All the more reason to enlist the services of a machine shop. There is a lot more to doing it right than most people think and a few plasti-gage readings aren't even close to telling you what you need to know. Probably why the forum is full of complaints about bad oil pressure on their newly "rebuilt" engine....

TOH
Thanks for your reply, I have a friend who is a Machinist I have contacted him. Thanks again. TOH
 
My tractor is I believe a 1952 8N ,I am ordering a complete set of values for it and I need to know if I have "Rotating Valve's " can anyone tell me how to identify the difference ? Thanks
 
The rotating valves have a cup on the stem that contacts the lifter. I overhauled one of mine that had them and I replaced them with normal valves. These days our tractors are not going to be hours at a time working in the field.
 
Priming the oil pump seams to be quite difficult. I've read some recommendations. Does anyone have a special trick that can keep me from causing engine damage ?? Thanks
 
(quoted from post at 16:30:55 09/27/17) Priming the oil pump seams to be quite difficult. I've read some recommendations. Does anyone have a special trick that can keep me from causing engine damage ?? Thanks

why do u think it's quite difficult? it seemed pretty easy to me when i did it.
 
I'm looking at the guage which is new (means nothing because it is either Chinese or India) and I can't get any reading from it at all. I unscrewed the oil pop off in the front and squeezed some oil from a bottle to help It along but still no reading.
 
. Also tractor has not been started because I don't want to cause any damage before I can see guage reading. thanks
 
(quoted from post at 21:58:56 09/27/17) I unscrewed the oil pop off in the front and squeezed some oil from a bottle to help It along but still no reading.

ok, a couple of questions. how much oil is some? i went with a recommendation of 4 or 5 ounces of 90W.

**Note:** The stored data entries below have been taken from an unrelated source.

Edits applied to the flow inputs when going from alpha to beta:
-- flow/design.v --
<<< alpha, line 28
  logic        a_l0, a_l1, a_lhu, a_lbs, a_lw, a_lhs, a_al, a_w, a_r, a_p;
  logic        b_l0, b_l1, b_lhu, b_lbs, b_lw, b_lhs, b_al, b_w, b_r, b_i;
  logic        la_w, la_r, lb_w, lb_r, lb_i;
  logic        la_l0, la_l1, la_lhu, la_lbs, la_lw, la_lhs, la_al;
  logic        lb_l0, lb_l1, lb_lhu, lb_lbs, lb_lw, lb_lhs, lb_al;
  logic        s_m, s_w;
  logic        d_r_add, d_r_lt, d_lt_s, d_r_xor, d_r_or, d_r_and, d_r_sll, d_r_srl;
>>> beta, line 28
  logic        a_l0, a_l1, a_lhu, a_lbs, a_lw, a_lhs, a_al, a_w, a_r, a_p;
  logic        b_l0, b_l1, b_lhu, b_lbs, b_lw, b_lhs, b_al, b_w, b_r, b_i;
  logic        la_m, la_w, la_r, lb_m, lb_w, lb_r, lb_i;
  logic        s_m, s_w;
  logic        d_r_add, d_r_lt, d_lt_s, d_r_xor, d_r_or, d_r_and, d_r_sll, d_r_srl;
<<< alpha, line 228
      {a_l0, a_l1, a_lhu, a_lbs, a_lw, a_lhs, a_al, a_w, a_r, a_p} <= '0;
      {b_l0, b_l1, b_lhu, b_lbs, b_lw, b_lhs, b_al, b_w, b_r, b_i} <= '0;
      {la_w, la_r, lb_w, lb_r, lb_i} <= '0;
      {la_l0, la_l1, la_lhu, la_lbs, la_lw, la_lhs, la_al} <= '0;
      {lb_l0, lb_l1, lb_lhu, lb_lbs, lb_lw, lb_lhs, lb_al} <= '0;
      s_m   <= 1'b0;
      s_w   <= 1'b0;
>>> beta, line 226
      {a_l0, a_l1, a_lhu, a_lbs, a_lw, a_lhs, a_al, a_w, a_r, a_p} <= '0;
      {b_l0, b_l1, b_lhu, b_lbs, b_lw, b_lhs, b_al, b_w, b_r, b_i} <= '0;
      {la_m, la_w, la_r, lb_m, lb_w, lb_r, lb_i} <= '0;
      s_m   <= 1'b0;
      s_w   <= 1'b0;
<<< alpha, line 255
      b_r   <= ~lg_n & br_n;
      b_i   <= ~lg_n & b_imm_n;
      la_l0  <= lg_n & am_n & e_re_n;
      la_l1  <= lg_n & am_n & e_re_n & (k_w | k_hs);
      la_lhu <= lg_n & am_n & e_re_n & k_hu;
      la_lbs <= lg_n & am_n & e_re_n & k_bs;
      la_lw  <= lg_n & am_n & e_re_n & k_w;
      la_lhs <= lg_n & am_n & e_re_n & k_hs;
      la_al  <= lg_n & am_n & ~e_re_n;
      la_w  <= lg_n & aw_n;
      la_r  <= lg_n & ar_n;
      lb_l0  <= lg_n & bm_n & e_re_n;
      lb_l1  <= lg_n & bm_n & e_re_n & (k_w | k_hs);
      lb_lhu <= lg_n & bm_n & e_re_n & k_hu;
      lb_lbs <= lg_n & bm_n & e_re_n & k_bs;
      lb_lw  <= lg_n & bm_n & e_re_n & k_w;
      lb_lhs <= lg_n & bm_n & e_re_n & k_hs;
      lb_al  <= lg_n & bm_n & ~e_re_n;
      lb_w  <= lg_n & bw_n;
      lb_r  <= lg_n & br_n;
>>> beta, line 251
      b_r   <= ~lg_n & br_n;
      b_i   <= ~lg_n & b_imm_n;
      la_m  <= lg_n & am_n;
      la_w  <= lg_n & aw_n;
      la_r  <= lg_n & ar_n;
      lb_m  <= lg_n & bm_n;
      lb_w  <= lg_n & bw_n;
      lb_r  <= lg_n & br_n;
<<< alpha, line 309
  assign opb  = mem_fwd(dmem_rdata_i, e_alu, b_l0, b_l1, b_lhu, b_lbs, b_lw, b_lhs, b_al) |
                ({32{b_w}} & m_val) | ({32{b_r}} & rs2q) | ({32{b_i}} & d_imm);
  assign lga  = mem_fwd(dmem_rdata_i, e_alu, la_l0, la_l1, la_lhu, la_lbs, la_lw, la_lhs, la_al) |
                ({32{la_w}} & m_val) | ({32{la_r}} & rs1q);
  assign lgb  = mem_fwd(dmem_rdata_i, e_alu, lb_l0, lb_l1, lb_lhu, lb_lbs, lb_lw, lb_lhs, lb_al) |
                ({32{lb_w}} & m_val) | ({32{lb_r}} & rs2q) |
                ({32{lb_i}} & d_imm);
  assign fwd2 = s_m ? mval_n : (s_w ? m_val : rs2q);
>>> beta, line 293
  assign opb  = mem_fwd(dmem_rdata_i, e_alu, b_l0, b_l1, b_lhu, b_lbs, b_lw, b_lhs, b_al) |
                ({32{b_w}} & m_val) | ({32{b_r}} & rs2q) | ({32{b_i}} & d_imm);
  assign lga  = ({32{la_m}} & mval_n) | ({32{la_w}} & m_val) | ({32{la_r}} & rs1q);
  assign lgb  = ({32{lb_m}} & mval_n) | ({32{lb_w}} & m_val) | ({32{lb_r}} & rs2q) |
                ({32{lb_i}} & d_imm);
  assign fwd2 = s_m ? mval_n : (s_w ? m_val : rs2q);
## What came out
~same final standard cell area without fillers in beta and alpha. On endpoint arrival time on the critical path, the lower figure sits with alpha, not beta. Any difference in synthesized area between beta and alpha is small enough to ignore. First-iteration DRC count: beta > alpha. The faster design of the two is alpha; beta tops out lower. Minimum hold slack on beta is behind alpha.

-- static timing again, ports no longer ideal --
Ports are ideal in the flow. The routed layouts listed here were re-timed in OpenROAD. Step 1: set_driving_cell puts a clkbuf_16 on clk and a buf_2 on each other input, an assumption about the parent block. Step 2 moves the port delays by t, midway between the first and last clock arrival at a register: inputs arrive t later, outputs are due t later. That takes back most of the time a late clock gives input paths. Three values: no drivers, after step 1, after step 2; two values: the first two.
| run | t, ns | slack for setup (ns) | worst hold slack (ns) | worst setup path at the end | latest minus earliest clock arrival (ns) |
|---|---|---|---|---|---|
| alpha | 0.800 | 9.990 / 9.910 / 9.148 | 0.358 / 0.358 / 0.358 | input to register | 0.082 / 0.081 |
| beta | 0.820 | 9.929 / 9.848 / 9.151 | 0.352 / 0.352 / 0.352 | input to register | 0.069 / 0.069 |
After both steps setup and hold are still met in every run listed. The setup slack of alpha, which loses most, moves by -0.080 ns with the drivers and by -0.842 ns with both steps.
What follows belongs to an exercise in optimizing a design on an open flow for small area; a production flow would make more cautious choices. Where RTL was checked, it was by simulation tests only, not by an equivalence proof against the original. Function not checked in runs 2 and 3: the RTL went through the layout flow alone.

==> flow/design.v (outline; a module is shown in full before it is edited, if it fits) <==
// module ADD_step3: 49 lines
// module int_compare: 15 lines
// module right_shift: 8 lines
// module mul_26b: 1162 lines
// module cpa_hi: 131 lines
// module cpa_lo: 31 lines
// module adder_8b: 17 lines
// module subtract: 16 lines
// module rounder: 13 lines
// module left_shift: 17 lines
// module FPU_top_level: 96 lines
module FPU_top_level
(
 input         clk,
 input         nrst,
 input  [31:0] floating_point1,
 input  [31:0] floating_point2,
 input  [2:0]  frm,
 input  [6:0]  funct7,
 output [31:0] floating_point_out,
 output [4:0]  flags
 );
  // ...
==> flow/flow/run.sh <==
#!/bin/bash
# Own layout flow:
#  1. the standard synthesis (bash standard.sh synth);
#  2. flow/fixinv.py: full-adder polarity clean-up (removes inverters between
#     full adders; registers untouched);
#  3. flow/reabc.tcl: ABC re-maps the other combinational cells for area;
#     cells whose pre-placement slack is below KEEP_NS (flow/slack.tcl,
#     flow/keepmark.py) and all registers and adders are left as they are;
#  4. the standard layout, with the smallest buffer on the ports and without
#     keeping global placement's timing-driven buffers.
# Each step's full output goes to a log file in this folder.
set -euo pipefail
W=$(pwd)
R=$W/orfs/results/$FLOW_PLATFORM/FPU_top_level/base
export PLATFORM_DIR=$FLOW_HOME/platforms/$FLOW_PLATFORM
export LIB=$PLATFORM_DIR/lib/sky130_fd_sc_hd__tt_025C_1v80.lib
KEEP_NS=${KEEP_NS:-1.0}

bash standard.sh synth > synth.log 2>&1

cp "$R/1_2_yosys.v" "$W/1_2_yosys.standard.v"
python3 flow/fixinv.py "$W/1_2_yosys.standard.v" "$W/1_2_yosys.fixinv.v" > fixinv.log 2>&1
NETIN=$W/1_2_yosys.fixinv.v SLACKOUT=$W/slack.txt \
  openroad -no_init -exit flow/slack.tcl > slack.log 2>&1
python3 flow/keepmark.py mark "$W/1_2_yosys.fixinv.v" "$W/slack.txt" "$KEEP_NS" "$W/1_2_yosys.marked.v" > keepmark.log 2>&1
NETIN=$W/1_2_yosys.marked.v NETOUT=$W/1_2_yosys.reabc_marked.v \
  ABC_SCRIPT='+strash;dch;map,-a;topo;buffer;upsize;dnsize' \
  yosys -c flow/reabc.tcl > reabc.log 2>&1
python3 flow/keepmark.py unmark "$W/1_2_yosys.reabc_marked.v" "$W/1_2_yosys.reabc.v" >> keepmark.log 2>&1
cp "$W/1_2_yosys.reabc.v" "$R/1_2_yosys.v"
rm -f "$R/1_synth.odb" "$R/1_synth.sdc"

export BUFFER_PORTS_ARGS="-buffer_cell sky130_fd_sc_hd__buf_1"
export GPL_KEEP_OVERFLOW=0
bash standard.sh finish > layout.log 2>&1
==> flow/flow/fixinv.py <==
#!/usr/bin/env python3
"""Remove inverters around full-adder cells in a flat sky130 gate netlist.

A full adder is self-dual: fa(~a, ~b, ~c) = (~cout, ~sum).  The script picks,
for every fa cell, whether to implement it in true or complemented form so
that as few nets as possible need an inverter, then rebuilds the inverters.
Registers and every other cell are left as they are.

usage: fixinv.py IN.v OUT.v
"""
import re
import sys
import collections

src = open(sys.argv[1]).read()

m = re.search(r'\bmodule\s', src)
cell_re = re.compile(r'^\s*(sky130_fd_sc_hd__\w+)\s+(\\\S+\s|\S+)\s*\((.*?)\);\s*$', re.S | re.M)
pin_re = re.compile(r'\.(\w+)\(\s*(\\\S+\s|[^()\s]+)\s*\)')

OUTPINS = {'X', 'Y', 'Q', 'Q_N', 'SUM', 'COUT', 'HI', 'LO'}

cells = []  # [type, name, [(pin, net)], span]
for mm in cell_re.finditer(src):
    typ, name, body = mm.group(1), mm.group(2), mm.group(3)
    pins = [(p, n.strip()) for p, n in pin_re.findall(body)]
    cells.append([typ, name, pins, mm.span()])

# output ports of the module
hdr = src[:cells[0][3][0]] if cells else src
outputs = set()
for mm in re.finditer(r'^\s*output\s+(?:\[(\d+):(\d+)\]\s*)?(\\\S+\s|\w+)\s*;', src, re.M):
    nm = mm.group(3).strip()
    if mm.group(1):
        hi, lo = int(mm.group(1)), int(mm.group(2))
        for i in range(min(hi, lo), max(hi, lo) + 1):
            outputs.add(f'{nm}[{i}]')
    else:
        outputs.add(nm)


def is_inv(t):
    return re.match(r'sky130_fd_sc_hd__(clk)?inv_\d+$', t) is not None


def is_fa(t):
    return re.match(r'sky130_fd_sc_hd__fa_\d+$', t) is not None


driver = {}
for ci, (typ, name, pins, span) in enumerate(cells):
    for p, n in pins:
        if p in OUTPINS:
            driver[n] = (ci, p)

# inverters that may be removed: output does not drive a port
removable = set()
for ci, (typ, name, pins, span) in enumerate(cells):
    if is_inv(typ):
        y = dict(pins)['Y']
        if y not in outputs:
            removable.add(ci)


def root(n):
    par = 0
    seen = 0
    while n in driver and driver[n][0] in removable:
        n = dict(cells[driver[n][0]][2])['A']
        par ^= 1
        seen += 1
        if seen > 100:
            raise SystemExit('inverter loop')
    return n, par


# load requirements: list of (cell index, pin, source net, parity)
loads = []
for ci, (typ, name, pins, span) in enumerate(cells):
    if ci in removable:
        continue
    for p, n in pins:
        if p in OUTPINS or p == 'CLK':
            continue
        s, par = root(n)
        loads.append((ci, p, s, par))

fa_cells = [ci for ci, c in enumerate(cells) if is_fa(c[0])]
flip = collections.defaultdict(int)

# per source: loads that need it
by_src = collections.defaultdict(list)
for li, (ci, p, s, par) in enumerate(loads):
    by_src[s].append(li)


def phys(s):
    d = driver.get(s)
    if d and is_fa(cells[d[0]][0]):
        return flip[d[0]]
    return 0


def need(li):
    ci, p, s, par = loads[li]
    return par ^ (flip[ci] if is_fa(cells[ci][0]) else 0)


def src_cost(s):
    ph = phys(s)
    return 1 if any(need(li) != ph for li in by_src[s]) else 0


def touched(ci):
    srcs = set()
    for p, n in cells[ci][2]:
        if p in OUTPINS:
            srcs.add(n)
        elif p != 'CLK':
            srcs.add(root(n)[0])
    return srcs


tsets = {ci: list(touched(ci)) for ci in fa_cells}
before = sum(src_cost(s) for s in by_src)
import random
rng = random.Random(1)
cur = before
best = cur
best_flip = dict(flip)
T = 0.6
steps = 60 * len(fa_cells) + 1000
for k in range(steps):
    ci = fa_cells[rng.randrange(len(fa_cells))]
    ss = tsets[ci]
    c0 = sum(src_cost(s) for s in ss)
    flip[ci] ^= 1
    c1 = sum(src_cost(s) for s in ss)
    d = c1 - c0
    temp = T * (1 - k / steps) + 1e-3
    if d <= 0 or rng.random() < pow(2.718, -d / temp):
        cur += d
        if cur < best:
            best = cur
            best_flip = dict(flip)
    else:
        flip[ci] ^= 1
flip = collections.defaultdict(int, best_flip)
improved = True
while improved:
    improved = False
    for ci in fa_cells:
        ss = tsets[ci]
        c0 = sum(src_cost(s) for s in ss)
        flip[ci] ^= 1
        if sum(src_cost(s) for s in ss) < c0:
            improved = True
        else:
            flip[ci] ^= 1
after = sum(src_cost(s) for s in by_src)

# rebuild connections
newpin = {}  # (ci, pin) -> net
invs = []
ninv = 0
for s, lis in by_src.items():
    ph = phys(s)
    inv_net = None
    for li in lis:
        ci, p, _, _ = loads[li]
        if need(li) == ph:
            newpin[(ci, p)] = s
        else:
            if inv_net is None:
                ninv += 1
                inv_net = f'_fixinv_{ninv}_'
                invs.append((f'_fixinv_cell_{ninv}_', s, inv_net))
            newpin[(ci, p)] = inv_net

out = []
pos = 0
for ci, (typ, name, pins, span) in enumerate(cells):
    out.append(src[pos:span[0]])
    pos = span[1]
    if ci in removable:
        continue
    plist = []
    for p, n in pins:
        n2 = newpin.get((ci, p), n)
        if n2.startswith('\\') and not n2.endswith(' '):
            n2 += ' '
        plist.append(f'    .{p}({n2})')
    out.append(f'  {typ} {name.strip()} ' + ('' if name.strip().startswith('\\') is False else '') + '(\n' + ',\n'.join(plist) + '\n  );')
tail = src[pos:]
decl = ''.join(f'  wire {net};\n' for _, _, net in invs)
icells = ''.join(f'  sky130_fd_sc_hd__inv_1 {cn} (\n    .A({s}{" " if s.startswith(chr(92)) and not s.endswith(" ") else ""}),\n    .Y({net})\n  );\n'
                 for cn, s, net in invs)
endm = tail.rfind('endmodule')
tail = tail[:endm] + icells + tail[endm:]
text = ''.join(out) + tail
# declare new wires after the module header (before the first cell)
first = text.find('  sky130_fd_sc_hd__')
text = text[:first] + decl + text[first:]
open(sys.argv[2], 'w').write(text)
nrem = len(removable)
print(f'fixinv: {len(fa_cells)} fa cells, {sum(flip.values())} flipped; '
      f'inverted sources {before} -> {after}; inverters removed {nrem}, added {ninv}')
==> flow/flow/keepmark.py <==
#!/usr/bin/env python3
"""Mark timing-critical cells so that the ABC re-mapping leaves them alone.

usage: keepmark.py mark IN.v SLACK.txt THRESHOLD OUT.v
       keepmark.py unmark IN.v OUT.v

mark: every cell whose worst output slack (ns, from SLACK.txt: "name slack"
lines) is below THRESHOLD gets its type renamed to KEEP__<type>, and a
blackbox module for each such type is appended (ports taken from the
liberty file in $LIB).
unmark: renames KEEP__<type> back to <type> and drops the blackbox modules.
"""
import os
import re
import sys

mode = sys.argv[1]
cell_re = re.compile(r'^(\s*)(sky130_fd_sc_hd__\w+)(\s+)(\\\S+\s|\S+)(\s*\()', re.M)

if mode == 'mark':
    src = open(sys.argv[2]).read()
    slack = {}
    for line in open(sys.argv[3]):
        p = line.split()
        if len(p) == 2:
            slack[p[0]] = float(p[1])
    thr = float(sys.argv[4])
    used = set()

    def rep(m):
        typ, name = m.group(2), m.group(4).strip()
        key = name[1:] if name.startswith('\\') else name
        s = slack.get(key, 1e9)
        if s < thr and not re.search(r'__(df|fa_|ha_|conb)', typ):
            used.add(typ)
            return f'{m.group(1)}KEEP__{typ}{m.group(3)}{m.group(4)}{m.group(5)}'
        return m.group(0)

    out = cell_re.sub(rep, src)
    lib = open(os.environ['LIB']).read()
    mods = []
    for typ in sorted(used):
        i = lib.index(f'cell ("{typ}")') if f'cell ("{typ}")' in lib else lib.index(f'cell ({typ})')
        j = lib.find('\n    cell (', i + 10)
        body = lib[i:j if j > 0 else len(lib)]
        pins = re.findall(r'(?<![\w])pin \("?(\w+)"?\)\s*\{(.*?)direction\s*:\s*"?(\w+)"?', body, re.S)
        ports = [(p, d) for p, _, d in pins]
        decl = ', '.join(p for p, _ in ports)
        lines = [f'(* blackbox *)\nmodule KEEP__{typ} ({decl});']
        for p, d in ports:
            lines.append(f'  {"output" if d == "output" else "input"} {p};')
        lines.append('endmodule\n')
        mods.append('\n'.join(lines))
    open(sys.argv[5], 'w').write(out + '\n' + '\n'.join(mods))
    print(f'keepmark: {sum(1 for _ in re.finditer("KEEP__", out))} cells kept, {len(used)} types')
else:
    src = open(sys.argv[2]).read()
    src = re.sub(r'\(\* blackbox \*\)\s*module KEEP__.*?endmodule\s*', '', src, flags=re.S)
    src = re.sub(r'^(\s*)module\s+KEEP__\w+.*?endmodule\s*', '', src, flags=re.S | re.M)
    src = src.replace('KEEP__sky130', 'sky130')
    open(sys.argv[3], 'w').write(src)
==> flow/flow/reabc.tcl <==
# Re-map the combinational logic of the standard netlist for area.  Registers
# and full/half adders stay as they are (black boxes); every other cell is
# read as its liberty function and mapped again by ABC.
yosys read_liberty -ignore_miss_func $::env(LIB)
yosys blackbox sky130_fd_sc_hd__dfxtp_1 sky130_fd_sc_hd__dfrtp_1 sky130_fd_sc_hd__fa_1 sky130_fd_sc_hd__ha_1 sky130_fd_sc_hd__conb_1
yosys read_verilog $::env(NETIN)
yosys hierarchy -top $::env(FLOW_TOP)
yosys flatten
yosys opt -purge
yosys abc -liberty $::env(LIB) -dont_use sky130_fd_sc_hd__lpflow_bleeder_1 -dont_use sky130_fd_sc_hd__lpflow_clkbufkapwr_1 -dont_use sky130_fd_sc_hd__lpflow_clkbufkapwr_16 -dont_use sky130_fd_sc_hd__lpflow_clkbufkapwr_2 -dont_use sky130_fd_sc_hd__lpflow_clkbufkapwr_4 -dont_use sky130_fd_sc_hd__lpflow_clkbufkapwr_8 -dont_use sky130_fd_sc_hd__lpflow_clkinvkapwr_1 -dont_use sky130_fd_sc_hd__lpflow_clkinvkapwr_16 -dont_use sky130_fd_sc_hd__lpflow_clkinvkapwr_2 -dont_use sky130_fd_sc_hd__lpflow_clkinvkapwr_4 -dont_use sky130_fd_sc_hd__lpflow_clkinvkapwr_8 -dont_use sky130_fd_sc_hd__lpflow_decapkapwr_12 -dont_use sky130_fd_sc_hd__lpflow_decapkapwr_3 -dont_use sky130_fd_sc_hd__lpflow_decapkapwr_4 -dont_use sky130_fd_sc_hd__lpflow_decapkapwr_6 -dont_use sky130_fd_sc_hd__lpflow_decapkapwr_8 -dont_use sky130_fd_sc_hd__lpflow_inputiso0n_1 -dont_use sky130_fd_sc_hd__lpflow_inputiso0p_1 -dont_use sky130_fd_sc_hd__lpflow_inputiso1n_1 -dont_use sky130_fd_sc_hd__lpflow_inputiso1p_1 -dont_use sky130_fd_sc_hd__lpflow_inputisolatch_1 -dont_use sky130_fd_sc_hd__lpflow_isobufsrc_1 -dont_use sky130_fd_sc_hd__lpflow_isobufsrc_16 -dont_use sky130_fd_sc_hd__lpflow_isobufsrc_2 -dont_use sky130_fd_sc_hd__lpflow_isobufsrc_4 -dont_use sky130_fd_sc_hd__lpflow_isobufsrc_8 -dont_use sky130_fd_sc_hd__lpflow_isobufsrckapwr_16 -dont_use sky130_fd_sc_hd__lpflow_lsbuf_lh_hl_isowell_tap_1 -dont_use sky130_fd_sc_hd__lpflow_lsbuf_lh_hl_isowell_tap_2 -dont_use sky130_fd_sc_hd__lpflow_lsbuf_lh_hl_isowell_tap_4 -dont_use sky130_fd_sc_hd__lpflow_lsbuf_lh_isowell_4 -dont_use sky130_fd_sc_hd__lpflow_lsbuf_lh_isowell_tap_1 -dont_use sky130_fd_sc_hd__lpflow_lsbuf_lh_isowell_tap_2 -dont_use sky130_fd_sc_hd__lpflow_lsbuf_lh_isowell_tap_4 -dont_use sky130_fd_sc_hd__probe_p_8 -dont_use sky130_fd_sc_hd__probec_p_8  -script $::env(ABC_SCRIPT)
yosys opt_clean -purge
yosys rename -hide w:* i:* o:* %u %d
yosys rename -hide c:* t:sky130_fd_sc_hd__df* %d
yosys stat -liberty $::env(LIB)
yosys write_verilog -noattr $::env(NETOUT)
==> flow/flow/slack.tcl <==
# Worst output-pin slack of every cell of $NETIN, before placement.
read_lef $::env(PLATFORM_DIR)/lef/sky130_fd_sc_hd.tlef
read_lef $::env(PLATFORM_DIR)/lef/sky130_fd_sc_hd_merged.lef
read_liberty $::env(LIB)
read_verilog $::env(NETIN)
link_design $::env(FLOW_TOP)
read_sdc $::env(FLOW_SDC)
set f [open $::env(SLACKOUT) w]
foreach inst [get_cells *] {
  set worst 1e9
  foreach pin [get_pins -of_objects $inst -filter "direction == output"] {
    set s [get_property $pin slack_max]
    if {$s != "" && $s < $worst} { set worst $s }
  }
  puts $f "[get_name $inst] $worst"
}
close $f
==> flow/standard.sh <==
#!/bin/bash
# synth_recipe.tcl (not shown) runs the flow's synth.tcl, then flattens the netlist and writes it again
# the make line also repeats each setting of config.mk as NAME=value (left out here)
make -C /OpenROAD-flow-scripts/flow DESIGN_CONFIG=/design/flow/config.mk WORK_HOME=/design/flow/orfs CLKGATE_MAP_FILE= SYNTH_SCRIPT=/design/flow/synth_recipe.tcl "${@:-finish}"
==> flow/config.mk <==
export PLATFORM = sky130hd
export DESIGN_NAME = FPU_top_level
export DESIGN_NICKNAME = FPU_top_level
export VERILOG_FILES = /design/flow/design.v
export SDC_FILE = /design/flow/constraint.sdc
export NUM_CORES = 4
export LEC_CHECK = 0
export ABC_AREA = 1
export CAP_MARGIN = 20
export CORE_MARGIN = 2
export CORE_UTILIZATION = 40
export SLEW_MARGIN = 20
==> flow/constraint.sdc <==
create_clock -name core_clock -period 10.0 [get_ports {clk}]
set_input_delay 2.0000 -clock core_clock [delete_from_list [all_inputs] [get_ports {clk}]]
set_output_delay 2.0000 -clock core_clock [all_outputs]
set_load 0.01 [all_outputs]
This is an optimization exercise on Yosys and OpenROAD, whose aim is small area, not a production implementation.
Only simulation tests tie the RTL to the original design; equivalence was not proved.
No activity file was given, so power comes from the tool's default toggle rates.

Setup of oak:
==> flow/design.v (excerpt) <==
module top_level(
   input         clk,
   input         rst,
   input  [31:0] wb_addr,   
   input         wb_we,     
   input         wb_stb,   
   input         wb_cyc,   
   input  [31:0] wb_dout,   
   output [31:0] wb_din,    
   output        wb_ack,    
   output        spi_mosi,
   output        spi_sck,
   output        spi_ss,
   input         spi_miso
);
For scale: ~1200 cells after synthesis, roughly 110 I/O pins.
==> module srl_fifo, before the edit <==
module srl_fifo #(
   parameter WIDTH=8,
   parameter REV=0,
   parameter BUS=0
   ) (
   input              clk,
   input              rst,
   input              wr,
   input              rd,
   input              rev,
   input              sel,
   input              phase,
   input  [WIDTH-1:0] din_x,
   output [WIDTH-1:0] dor,
   output             empty,
   output             full
);
wire w   = wr;
wire wn  = ~wr;
wire wa  = wr & ~rev;
wire wb  = wr &  rev;
wire ca  = wr & (sel ^ phase);
wire cb  = wr & phase;
reg  [WIDTH-1:0] mem [15:0];
wire [WIDTH-1:0] nxt [15:0];
reg  [4:0] addr;
wire       cnt_up = wr & ~rd;
wire       cnt_dn = rd & ~wr;
wire [4:0] cu, cd;
assign cu[0] = cnt_up;
assign cd[0] = cnt_dn;
genvar gc;
generate
   for (gc = 1; gc < 5; gc = gc + 1) begin : g_cnt
      assign cu[gc] = cu[gc-1] &  addr[gc-1];
      assign cd[gc] = cd[gc-1] & ~addr[gc-1];
   end
endgenerate
always @ (posedge clk)
   addr <= (addr ^ (cu | cd)) | {5{rst}};
assign empty = addr[4];
assign full  = ~addr[4] & (&addr[3:0]);
wire [15:0] seln;
genvar i, b;
generate
   for (i = 0; i < 16; i = i + 1) begin : g_ent
      assign seln[i] = ~(addr[3:0] == i);
      for (b = 0; b < WIDTH; b = b + 1) begin : g_bit
         if (i == 0 && REV != 0 && b < 8) begin : g_rev
            fifo_cell3 u_cell (
               .wa(wa), .a(din_x[b]),
               .wb(wb), .b(din_x[7-b]),
               .wn(wn), .q(mem[0][b]),
               .y(nxt[0][b])
            );
         end else if (i == 0 && BUS != 0) begin : g_bus
            fifo_cell_in u_cell (
               .ca(ca), .cb(cb), .wn(wn),
               .d(din_x[b]),
               .q(mem[0][b]),
               .y(nxt[0][b])
            );
         end else begin : g_fwd
            fifo_cell u_cell (
               .w(w), .wn(wn),
               .d(i == 0 ? din_x[b] : mem[i == 0 ? 0 : i-1][b]),
               .q(mem[i][b]),
               .y(nxt[i][b])
            );
         end
      end
      always @ (posedge clk)
         mem[i] <= nxt[i];
   end
   for (b = 0; b < WIDTH; b = b + 1) begin : g_rd
      wire [7:0] t;
      for (i = 0; i < 8; i = i + 1) begin : g_pair
         fifo_rsel u_sel (
            .sn0(seln[2*i]),   .q0(mem[2*i][b]),
            .sn1(seln[2*i+1]), .q1(mem[2*i+1][b]),
            .y(t[i])
         );
      end
      fifo_or8 u_or (.t(t), .y(dor[b]));
   end
endgenerate
endmodule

when u squeezed it in, did u make sure to get it thru both holes? the hole with the hex plug, and the hole an inch or so further in that the plunger seats into?
 
(quoted from post at 12:57:42 09/28/17)
I am sure I didn't get the inner tube ,I will do that tonight. Thanks

you're welcome. when u only get the oil thru the outer hole, but not the inner, you're just adding more oil to the oil pan.
 
(quoted from post at 12:17:55 09/28/17)
(quoted from post at 13:32:58 09/28/17)
(quoted from post at 12:51:50 09/28/17) here you go visual:
piPaRTn.jpg

That's a nice lookin' gear ya got there ;-)

TOH
ey, what do ya want?..... Looks about 80% good to me! :)
Okay, I was able to get the engine primed so I started the tractor and It seemed to run around 20 psi, I thought that was a little low. I have 10W -30 synthetic oil In it. I didn't get any odd noises or excessive amount of heat.Shut It down for about half an hour and restarted ,no oil pressure this time and again no noises. Shut it down again and installed old oil guage , same ,no reading at all. Any suggestions. This is a rebuilt oil pump with new parts done by a machinist. thanks
 
Okay,so an update on low oil pressure. I started the engine and shortly (about 10 seconds) pressure came up to 27 psi. Within 10 minutes of running pressure comes down to 10 psi and finally 5 psi. Engine runs better than the last 27 year's we've owned it.No excessive heat ,no excessive vibrations,no skipping engine. Machinist checked crank and piston rods for clearance and both were very good.Rebuilt oil pump and I rebrazed the oil pick up tube due to it being a loose fit into pump housing. I ran I straight for 6 hours without a single issue at all. So now what ??? thanks
 
Well, assuming crankshaft bearing clearances are all as good as machinist said, then I see two likely causes for low oil pressure. 1) worn oil pump, 2) cam/block journals have too great a clearance.
 
I'm now looking for links or part numbers to 12 volt LED drop in replacement for my 8N. I want to just install LED into existing light housing front and rear. thanks for your help.